Economia

Dino estreia com voto para amplo alcance em ação sobre uberização

Se a repercussão geral for reconhecida, a eventual decisão do STF passará a servir de precedente sobre o tema e guiará instâncias inferiores a adotarem a mesma posição ao discutir casos do gênero. O instrumento serve para pacificar discussões que assolam o Judiciário como um todo —como é o caso da uberização.

Caso o STF reconheça a repercussão geral, o tribunal ainda marcará uma data para discutir o mérito do caso. O debate sobre o alcance da decisão ocorre no plenário virtual desde sexta-feira (23) e se encerra no próximo dia 1º de março.

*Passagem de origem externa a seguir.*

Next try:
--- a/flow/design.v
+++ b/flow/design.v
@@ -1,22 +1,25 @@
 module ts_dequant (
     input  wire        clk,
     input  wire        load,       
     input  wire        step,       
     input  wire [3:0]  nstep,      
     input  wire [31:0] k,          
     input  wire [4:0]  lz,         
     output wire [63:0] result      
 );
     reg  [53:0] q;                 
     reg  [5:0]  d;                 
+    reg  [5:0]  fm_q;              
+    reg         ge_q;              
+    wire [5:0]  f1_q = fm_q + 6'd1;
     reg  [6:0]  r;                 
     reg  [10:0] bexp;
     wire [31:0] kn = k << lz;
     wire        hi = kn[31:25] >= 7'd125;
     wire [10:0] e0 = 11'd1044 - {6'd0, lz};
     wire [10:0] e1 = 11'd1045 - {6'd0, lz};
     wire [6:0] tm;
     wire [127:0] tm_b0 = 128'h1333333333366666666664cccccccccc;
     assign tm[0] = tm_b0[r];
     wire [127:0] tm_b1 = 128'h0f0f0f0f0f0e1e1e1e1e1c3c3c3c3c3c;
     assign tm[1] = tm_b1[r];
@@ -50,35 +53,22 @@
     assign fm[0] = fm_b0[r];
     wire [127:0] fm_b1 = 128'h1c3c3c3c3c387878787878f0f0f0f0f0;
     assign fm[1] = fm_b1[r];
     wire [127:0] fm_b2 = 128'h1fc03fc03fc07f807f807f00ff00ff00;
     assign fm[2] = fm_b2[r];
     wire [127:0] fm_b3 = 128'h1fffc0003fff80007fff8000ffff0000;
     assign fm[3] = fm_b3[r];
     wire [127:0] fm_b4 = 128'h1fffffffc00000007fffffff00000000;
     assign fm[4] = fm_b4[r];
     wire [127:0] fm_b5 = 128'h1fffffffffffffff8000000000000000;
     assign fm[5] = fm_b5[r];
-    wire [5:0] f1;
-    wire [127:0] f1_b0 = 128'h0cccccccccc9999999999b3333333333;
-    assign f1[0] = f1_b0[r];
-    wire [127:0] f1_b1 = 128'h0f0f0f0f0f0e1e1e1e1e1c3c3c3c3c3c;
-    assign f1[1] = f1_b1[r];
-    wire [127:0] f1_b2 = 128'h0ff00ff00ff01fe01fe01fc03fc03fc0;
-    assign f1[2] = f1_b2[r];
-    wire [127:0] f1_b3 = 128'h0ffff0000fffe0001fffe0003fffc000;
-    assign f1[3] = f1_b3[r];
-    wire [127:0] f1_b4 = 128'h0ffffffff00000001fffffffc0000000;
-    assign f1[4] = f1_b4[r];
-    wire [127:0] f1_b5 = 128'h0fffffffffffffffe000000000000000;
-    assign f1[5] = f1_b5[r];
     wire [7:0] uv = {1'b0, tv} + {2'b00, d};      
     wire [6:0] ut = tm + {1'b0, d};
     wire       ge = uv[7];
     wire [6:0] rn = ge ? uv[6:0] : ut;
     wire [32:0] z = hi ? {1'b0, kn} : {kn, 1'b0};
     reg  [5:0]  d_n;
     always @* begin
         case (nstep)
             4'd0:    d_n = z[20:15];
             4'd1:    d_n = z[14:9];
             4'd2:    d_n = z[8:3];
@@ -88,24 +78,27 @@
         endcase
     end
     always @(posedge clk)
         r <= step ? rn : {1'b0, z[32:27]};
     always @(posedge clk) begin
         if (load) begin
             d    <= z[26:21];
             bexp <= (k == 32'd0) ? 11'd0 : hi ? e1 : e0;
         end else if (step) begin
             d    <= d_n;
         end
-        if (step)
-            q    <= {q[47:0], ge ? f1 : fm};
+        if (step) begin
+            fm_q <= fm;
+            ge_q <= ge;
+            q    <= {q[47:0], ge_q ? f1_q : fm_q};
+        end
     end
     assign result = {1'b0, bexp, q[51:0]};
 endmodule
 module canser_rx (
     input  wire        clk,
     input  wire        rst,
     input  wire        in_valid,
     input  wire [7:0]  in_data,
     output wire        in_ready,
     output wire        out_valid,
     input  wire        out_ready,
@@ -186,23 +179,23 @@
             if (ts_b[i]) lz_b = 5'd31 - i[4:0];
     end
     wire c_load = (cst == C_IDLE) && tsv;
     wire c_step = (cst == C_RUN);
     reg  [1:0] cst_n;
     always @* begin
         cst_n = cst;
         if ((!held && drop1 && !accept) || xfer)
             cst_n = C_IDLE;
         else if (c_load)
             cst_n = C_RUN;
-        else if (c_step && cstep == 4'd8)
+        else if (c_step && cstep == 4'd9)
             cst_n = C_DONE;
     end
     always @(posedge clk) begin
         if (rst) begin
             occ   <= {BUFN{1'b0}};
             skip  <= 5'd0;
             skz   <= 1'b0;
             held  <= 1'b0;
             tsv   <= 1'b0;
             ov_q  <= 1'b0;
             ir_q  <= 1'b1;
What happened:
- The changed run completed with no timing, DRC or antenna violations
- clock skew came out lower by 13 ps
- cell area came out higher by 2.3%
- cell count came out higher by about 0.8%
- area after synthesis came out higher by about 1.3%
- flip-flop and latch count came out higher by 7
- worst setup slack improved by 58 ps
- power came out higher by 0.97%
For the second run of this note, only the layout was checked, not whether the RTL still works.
From an optimization exercise on the open Yosys and OpenROAD flow, aimed at small area, a short achievable clock period and few clock cycles per item; shortcuts taken in it are not production practice. At most, simulation tests tie the RTL to the original design; equivalence was not proved. No functional check of the RTL was part of runs 1, 2, 4 and 5.

**flow/constraint.sdc**
```tcl
create_clock -name core_clock -period 100.0 [get_ports {clk}]
set_input_delay 20.0000 -clock core_clock [delete_from_list [all_inputs] [get_ports {clk}]]
set_output_delay 20.0000 -clock core_clock [all_outputs]
set_load 0.01 [all_outputs]
```
**flow/design.v**
```verilog
module carry_norm (
    input  wire        clk,
    input  wire        rst,
    input  wire        in_valid,
    output reg         in_ready,
    input  wire [63:0] in_data,
    input  wire        in_last,
    output reg         out_valid,
    input  wire        out_ready,
    output wire [63:0] out_digit,
    output reg         out_last,
    output reg         out_err,
    output reg         out_topovf
);
    localparam [1:0] S_IDLE = 2'd0, S_RSH = 2'd1, S_ADD = 2'd2, S_DIV = 2'd3;
    reg        v0;
    reg [63:0] x0;
    reg        l0;
    reg        drop;         
    reg        cz;           
    reg        cbig;         
    reg [15:0] cs;           
    reg [63:0] c;            
    reg [6:0]  odig;         
    reg        ofull;
    reg        sv;           
    reg [6:0]  sdig;
    reg        slast, serr, stop, sfull;
    reg [1:0]  st;           
    reg [6:0]  cnt;          
    reg [3:0]  dly;          
    reg        sgn;          
    reg        rb, stk;      
    reg        cy;           
    reg        vneg;         
    assign out_digit = {c[63:7] & {57{ofull}}, odig};
    wire accept  = in_valid && in_ready;
    wire rd      = out_valid && out_ready;
    wire room    = !(out_valid && sv);                   
    wire qempty  = !out_valid && !sv;
    wire fullpend = (out_valid && ofull) || (sv && sfull);
    function fast_win;                  
        input [63:0] x;
        fast_win = (x[62:52] < 11'd1022) || (!x[63] && x[62:52] <= 11'd1043);
    endfunction
    function is_bad;                    
        input [63:0] x;
        is_bad = (x[62:52] == 11'd2047) || (x[62:52] > 11'd1086) ||
                 ((x[62:52] == 11'd1086) && !(x[63] && x[51:0] == 52'd0));
    endfunction
    function drain_f;
        input        v, idle, dr, rm, fp, cz_, cb, last, win, bad;
        drain_f = v && idle &&
                  (dr || (rm && (bad || (win && (cz_ || !cb) && !(last && fp)))));
    endfunction
    wire        f_sign = x0[63];
    wire [10:0] f_exp  = x0[62:52];
    wire [52:0] f_mant = {f_exp != 11'd0, x0[51:0]};
    wire        f_tiny = (f_exp < 11'd1022);
    wire        f_win  = fast_win(x0);
    wire        f_bad  = is_bad(x0);
    wire        fast   = f_win && (cz || !cbig);
    wire        idle   = (st == S_IDLE);
    wire        drain  = drain_f(v0, idle, drop, room, fullpend, cz, cbig, l0, f_win, f_bad);
    wire        start_slow = v0 && idle && !drop && !f_bad && !fast && qempty;
    wire [4:0]  sh5   = 5'd19 - f_exp[4:0];             
    wire [21:0] tsh   = f_mant[52:31] >> sh5;
    wire [20:0] ip    = f_tiny ? 21'd0 : tsh[21:1];
    wire        rbit  = !f_tiny && tsh[0];
    reg  [21:0] smask;
    integer k;
    always @(*)
        for (k = 0; k < 22; k = k + 1)
            smask[k] = (k <= sh5);
    wire        stkf  = (|f_mant[29:0]) || (|(f_mant[51:30] & smask));
    wire        rupf  = rbit & (stkf | ip[0]);
    wire [15:0] cadd  = cz ? 16'd0 : cs;
    reg  [21:0] fv;
    reg         rc;
    integer j;
    always @(*) begin
        rc = rupf;
        for (j = 0; j < 22; j = j + 1) begin
            fv[j] = (j < 21 ? ip[j] : 1'b0) ^ (j < 16 ? cadd[j] : 1'b0) ^ rc;
            rc    = ((j < 21 ? ip[j] : 1'b0) & (j < 16 ? cadd[j] : 1'b0)) |
                    (((j < 21 ? ip[j] : 1'b0) | (j < 16 ? cadd[j] : 1'b0)) & rc);
        end
    end
    wire [15:0] fq    = fv / 22'd100;
    wire [6:0]  fr    = fv % 22'd100;
    wire        ftop  = (fv[21:7] != 15'd0) || (fv[6:0] > 7'd99);
    wire        a_bit  = ((dly == 4'd0) ? x0[0] : 1'b0) ^ sgn;
    wire        b_bit  = cz ? 1'b0 : cbig ? c[0] : (cnt[6:4] == 3'd0) && cs[cnt[3:0]];
    wire        rup_s  = rb & (stk | x0[0]);
    wire        c_in   = (cnt == 7'd0) ? (rup_s ^ sgn) : cy;
    wire        s_bit  = a_bit ^ b_bit ^ c_in;
    wire        s_cy   = (a_bit & b_bit) | (a_bit & c_in) | (b_bit & c_in);
    wire        s_64   = sgn ^ (cbig & b_bit) ^ s_cy;    
    wire        s_ovf  = (s_64 != s_bit);
    wire [63:0] vfin   = {s_bit, c[63:1]};
    wire        vtop   = vfin[63] || (|vfin[62:7]) || (vfin[6:0] > 7'd99);
    wire [7:0]  d_t    = {cs[6:0], c[63] ^ vneg};
    wire        d_ge   = (d_t >= 8'd100);
    wire [7:0]  d_r    = d_ge ? d_t - 8'd100 : d_t;
    wire [6:0]  d_fin  = vneg ? 7'd99 - d_r[6:0] : d_r[6:0];
    wire        add_end = (st == S_ADD) && (cnt == 7'd63);
    wire        div_end = (st == S_DIV) && (cnt == 7'd63);
    reg         wr;                      
    reg  [6:0]  nd;
    reg         nlast, nerr, ntop, nfull;
    reg         pop;                     
    reg         n_drop, n_cz, n_cbig;
    always @(*) begin
        wr = 1'b0; nd = 7'd0; nlast = 1'b0; nerr = 1'b0; ntop = 1'b0; nfull = 1'b0;
        pop = 1'b0;
        n_drop = drop; n_cz = cz; n_cbig = cbig;
        if (drain) begin
            pop = 1'b1;
            if (drop) begin
                if (l0) n_drop = 1'b0;
            end else if (f_bad) begin
                wr = 1'b1; nerr = 1'b1; nlast = 1'b1;
                n_cz = 1'b1; n_cbig = 1'b0; n_drop = !l0;
            end else begin
                wr = 1'b1; nlast = l0; nfull = l0; ntop = l0 && ftop;
                nd = l0 ? fv[6:0] : fr;
                n_cz = l0; n_cbig = 1'b0;
            end
        end
        if (add_end) begin
            if (s_ovf) begin
                pop = 1'b1; wr = 1'b1; nerr = 1'b1; nlast = 1'b1;
                n_cz = 1'b1; n_cbig = 1'b0; n_drop = !l0;
            end else if (l0) begin
                pop = 1'b1; wr = 1'b1; nlast = 1'b1; nfull = 1'b1; ntop = vtop;
                nd = vfin[6:0];
                n_cz = 1'b1; n_cbig = 1'b0;
            end
        end
        if (div_end) begin
            pop = 1'b1; wr = 1'b1; nd = d_fin;
            n_cz = 1'b0; n_cbig = 1'b1;
        end
    end
    wire n_ov   = (out_valid && !rd) || sv || wr;
    wire n_sv   = (out_valid && !rd && (sv || wr)) || (sv && wr);
    wire n_room = !(n_ov && n_sv);
    wire n_fp   = (out_valid && !rd && ofull) || (sv && sfull) || (wr && nfull);
    wire n_v0   = accept || (v0 && !pop);
    wire [63:0] n_x0 = accept ? in_data : x0;
    wire        n_l0 = accept ? in_last : l0;
    wire n_idle = !(start_slow || (!idle && !(add_end && (s_ovf || l0)) && !div_end));
    wire n_drain = drain_f(n_v0, n_idle, n_drop, n_room, n_fp, n_cz, n_cbig, n_l0,
                           accept ? fast_win(in_data) : f_win,
                           accept ? is_bad(in_data) : f_bad);
    always @(posedge clk) begin
        if (rst) begin
            v0         <= 1'b0;
            in_ready   <= 1'b1;
            drop       <= 1'b0;
            cz         <= 1'b1;
            cbig       <= 1'b0;
            st         <= S_IDLE;
            out_valid  <= 1'b0;
            sv         <= 1'b0;
            ofull      <= 1'b0;
            sfull      <= 1'b0;
        end else begin
            v0       <= n_v0;
            in_ready <= !n_v0 || n_drain;
            drop     <= n_drop;
            cz       <= n_cz;
            cbig     <= n_cbig;
            if (accept) begin
                x0 <= in_data;
                l0 <= in_last;
            end
            if (rd || !out_valid) begin
                if (sv) begin
                    odig <= sdig; out_last <= slast; out_err <= serr;
                    out_topovf <= stop; ofull <= sfull;
                end else begin
                    odig <= nd; out_last <= nlast; out_err <= nerr;
                    out_topovf <= ntop; ofull <= nfull;
                end
            end
            if (wr && (sv || (out_valid && !rd))) begin
                sdig <= nd; slast <= nlast; serr <= nerr; stop <= ntop; sfull <= nfull;
            end
            out_valid <= n_ov;
            sv        <= n_sv;
            if (drain && !drop && !f_bad) begin
                if (l0)
                    c <= {42'd0, fv};
                else
                    cs <= fq;
            end
            if (start_slow) begin
                x0[63:52] <= {11'd0, f_exp != 11'd0};
                sgn       <= f_sign;
                rb        <= 1'b0;
                stk       <= 1'b0;
                cnt       <= 7'd0;
                if (f_exp >= 11'd1075) begin
                    st  <= S_ADD;
                    dly <= f_exp[3:0] - 4'd3;                     
                end else begin
                    st  <= S_RSH;
                    dly <= 4'd0;
                    cnt <= f_tiny ? 7'd54 : 7'd51 - f_exp[6:0];  
                end
            end
            case (st)
                S_RSH: begin
                    stk <= stk | rb;
                    rb  <= x0[0];
                    x0  <= {1'b0, x0[63:1]};
                    cnt <= cnt - 7'd1;
                    if (cnt == 7'd1)
                        st <= S_ADD;
                end
                S_ADD: begin
                    if (dly == 4'd0)
                        x0 <= {1'b0, x0[63:1]};
                    else
                        dly <= dly - 4'd1;
                    c    <= vfin;
                    cy   <= s_cy;
                    cnt  <= cnt + 7'd1;
                    vneg <= s_bit;
                    if (add_end)
                        cs <= 16'd0;
                    if (add_end) begin
                        st  <= (s_ovf || l0) ? S_IDLE : S_DIV;
                        cnt <= 7'd0;
                    end
                end
                S_DIV: begin
                    c   <= {c[62:0], d_ge ^ vneg};
                    cs  <= {9'd0, d_r[6:0]};
                    cnt <= cnt + 7'd1;
                    if (div_end)
                        st <= S_IDLE;
                end
                default: ;
            endcase
        end
    end
endmodule
```
**flow/run.sh**
```bash
#!/bin/bash
# synth_recipe.tcl (not shown) runs the flow's synth.tcl, then flattens the netlist and writes it again
# the make line also repeats each setting of config.mk as NAME=value (left out here)
make -C /OpenROAD-flow-scripts/flow DESIGN_CONFIG=/design/flow/config.mk WORK_HOME=/design/flow/orfs CLKGATE_MAP_FILE= SYNTH_SCRIPT=/design/flow/synth_recipe.tcl finish
```
**flow/config.mk**
```make
export PLATFORM = sky130hd
export DESIGN_NAME = carry_norm
export DESIGN_NICKNAME = carry_norm
export VERILOG_FILES = /design/flow/design.v
export SDC_FILE = /design/flow/constraint.sdc
export NUM_CORES = 4
export LEC_CHECK = 0
export ABC_AREA = 1
export CAP_MARGIN = 20
export CORE_MARGIN = 2
export CORE_UTILIZATION = 40
export SETUP_SLACK_MARGIN = 2
export SLEW_MARGIN = 20
```
==> results of run 1 <==
-- area by class of cell --
| type | instances | area [um2] |
|---|---|---|
| clock buffers | 17 | 425.4 |
| clock inverters | 15 | 143.9 |
| fillers | 3903 | 20650 |
| inverters | 371 | 1394 |
| multi-input cells | 1514 | 8243 |
| flip-flops and latches | 192 | 5657 |
| well taps | 518 | 648.1 |
| repair buffers | 152 | 1484 |
-- routing by layer --
layer / track usage [%] / wire length [um]
met2: 38.08 / 21820
met1: 29.15 / 20660
met3: 2.235 / 1798
met4: 7.090 / 1034
met5: 0 / 0
-- synthesized netlist by cell type (5+ instances only) --
cell / n
inv_2: 23
o211ai_1: 22
inv_1: 341
nand2_1: 532
nor2_2: 8
nand2_2: 46
nand4_2: 8
a22oi_1: 19
clkinv_1: 7
dfxtp_1: 11
clkbuf_1: 68
ha_1: 25
a31oi_1: 12
o21ai_1: 18
nand4_1: 32
nand2_4: 18
nand3_2: 11
xnor2_1: 9
nor2_4: 5
buf_1: 7
buf_4: 6
fa_1: 17
nor3_1: 18
a21oi_1: 45
o21ai_0: 198
o22ai_1: 123
nor4_1: 36
xor2_1: 19
o221ai_1: 6
nor2_1: 137
o31ai_1: 11
edfxtp_1: 181
nand3_1: 89
-- registers in the layout, summed over array words and instances (netlist names), 2 cells and up --
name	flops
cs	16
x0	64
st	2
odig	7
c	64
sdig	7
dly	4
cnt	7
-- kinds of logic after synthesis --
group	count (synthesis)	synth area share (%)
flip-flops	192	36.19
AO/OA/AOI/OAI	488	18.41
adder cells (fa/ha/maj)	42	4.180
XOR/XNOR	28	1.569
buffers and inverters	456	11.24
AND/OR/NAND/NOR	952	28.15
multiplexers	4	0.2562
-- worst min-delay path: stages (launching register included) --
cell and delay, ns:
dfxtp_1 0.32, nand3_1 0.08, nand2_1 0.04
-- worst max-delay path by stage --
stage                                endpoint          startpoint  slack [ns]
after floorplan                c[0]$_DFFE_PP_                 rst       76.17
after global placement    in_ready$_SDFF_PP1_         in_data[48]       77.24
after detailed placement  in_ready$_SDFF_PP1_         in_data[48]       77.26
after CTS                        out_digit[7]  ofull$_SDFFE_PP0N_       77.69
after global routing            out_digit[27]  ofull$_SDFFE_PP0N_       77.54
final                            out_digit[7]  ofull$_SDFFE_PP0N_       77.71
==> results.json, run 1 <==
{
  "path_max_fanout": 58,
  "yosysWarnings": 1,
  "fin_hold_ws_ns": 0.4810,
  "min_to": "sfull$_SDFFE_PP0P_",
  "cts_tree": "yes",
  "antenna_found_initial": 0,
  "cp.depth": 3,
  "postLayoutCoreUtil_pct": 46.56,
  "rr_worst_depth": 110,
  "worst_slew_pin_slew_ns": 1.051,
  "path_clk_slew_ns": 0.08,
  "vias": 15057,
  "skew_ns": 0.01097,
  "slew_headroom_pct": 29.96,
  "antenna_left": 0,
  "routed_wl_mm": 45.31,
  "synth.area.top_cells": "edfxtp_1 35%, nand2_1 13%, inv_1 8.2%, o21ai_0 6.3%, o22ai_1 4.9%",
  "drt_iter0_markers": 1174,
  "slew_violations": 0,
  "routabilityCongestion": 0.9225,
  "grt_usage_pct": 22.10,
  "syn_area_per_cell_um2": 7.228,
  "setup_viol": 0,
  "mostFrequentLayoutCells": "530 x nand2_1, 340 x inv_1, 198 x o21ai_0, 181 x edfxtp_1, 137 x clkdlybuf4s50_1",
  "cts_inserted_buffers": 17,
  "cap_violations": 0,
  "cp_top_family": "flip-flops",
  "synth_fp_nets": 2273,
  "startpoint_type": "register",
  "crit_slowest_cell": "dfxtp_2",
  "hold_violations": 0,
  "rows": 72,
  "wire_per_inst_um": 16.31,
  "arrival_ns": 2.29,
  "fin_crit_ns": 22.29,
  "ys_seq_area_share_pct": 36.19,
  "yosys.area.top_type_share_pct": 34.78,
  "timing.rr.end": "odig[3]$_DFFE_PP_",
  "postCtsHoldBufs": 0,
  "tns_ns": 0,
  "place_area_um2": 17430,
  "critical_path_class": "register to primary output",
  "setup_slack_ns": 77.71,
  "insertedDiodeCount": 0,
  "drive_gt1_share_pct": 7.961,
  "cts_setup_buffers": 0,
  "first_pass_iters": 6,
  "syn_inst": 2162,
  "rsz0062_at_grt": "false",
  "async_reset_ff_share_pct": 0,
  "outcome": "finished clean",
  "instances_no_fill": 2779,
  "syn_area_um2": 15630,
  "cp_num_buf_inv": 2,
  "synth-seq-cells": 192,
  "via_per_inst": 5.418,
  "synth_largest_area_cell": "edfxtp_1",
  "final_cell_area_um2": 17990,
  "grt_start_max_net_pins": 72,
  "synth_edf_count": 181,
  "dp_hpwl_mm": 34.35,
  "r2r_start": "x0[54]$_DFFE_PN_",
  "cts_buffer_depth": 2,
  "hold-path-cell-count": 2,
  "cp_data_required_time_ns": 80.00,
  "dieArea_um2": 40660,
  "rrSetupSlack_ns": 81.59,
  "dp_slack_ns": 77.26,
  "clock.fmax_mhz": 44.87,
  "path_cells": "nand2_1, inv_1, clkdlybuf4s50_1",
  "ioPinCount": 138,
  "hp-class": "register to register",
  "insertion_delay_ns": 0.47,
  "min_from": "sfull$_SDFFE_PP0P_",
  "gr-total-overflow": 0,
  "start_util_pct": 40.43,
  "ys_types": 61,
  "die_y_um": 201.7,
  "grt_pass1_vias": 14182,
  "synth-main-ff-cell": "edfxtp_1",
  "drc": 0,
  "cts_resized": 0,
  "h-tree-depth": 4,
  "cts-root-buf": "clkbuf_16",
  "dp.cells": 2747,
  "die_w_um": 201.7,
  "io_buffers": 137,
  "design.core.area_um2": 38650,
  "fin_nets": 2359,
  "critPathMaxStageDelay_ns": 1.00,
  "min_period_over_period_pct": 22.29,
  "synthToLayoutAreaGrowth_pct": 15.16,
  "grt_pass1_wl_mm": 73.44,
  "layout_commonest_cell": "nand2_1",
  "end_kind": "primary output",
  "cts_sinks": 192
}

O relator do caso, ministro Edson Fachin, foi o primeiro a votar. Ele afirmou na sexta-feira que a discussão sobre uberização “reveste-se de uma magnitude inquestionável”. “Assoma-se, ainda, como um dos temas mais incandescentes na atual conjuntura trabalhista-constitucional, catalisando debates e divergências consistentes, tanto no escopo doutrinário, quanto no âmbito jurisprudencial”, disse.

Fachin apontou ainda a existência de decisões divergentes sobre o tema proferidas por diversas instâncias do Judiciário. Como mostrou o UOL, os próprios ministros do STF se sentem incomodados com as divergências entre juízes, especialmente na Justiça do Trabalho. Para o relator, ao reconhecer a repercussão geral do debate sobre uberização, o Supremo garante que dará uma “resposta uniformizadora e efetiva à sociedade” envolvendo a possibilidade de vínculo de trabalho entre motoristas e plataformas.

Dino, que tomou posse na última quinta-feira (22), votou hoje. Ele seguiu o entendimento de Fachin, apontando que a discussão da uberização envolve uma questão constitucional e deve ser caso de repercussão geral reconhecida. Dino não deu um voto por escrito.

Debate quase foi a plenário

A discussão sobre a uberização quase foi ao plenário do STF neste mês, mas terminou adiada. O processo foi apresentado pela Rappi. A empresa tenta derrubar decisões que reconhecem vínculo de trabalho entre ela e um entregador.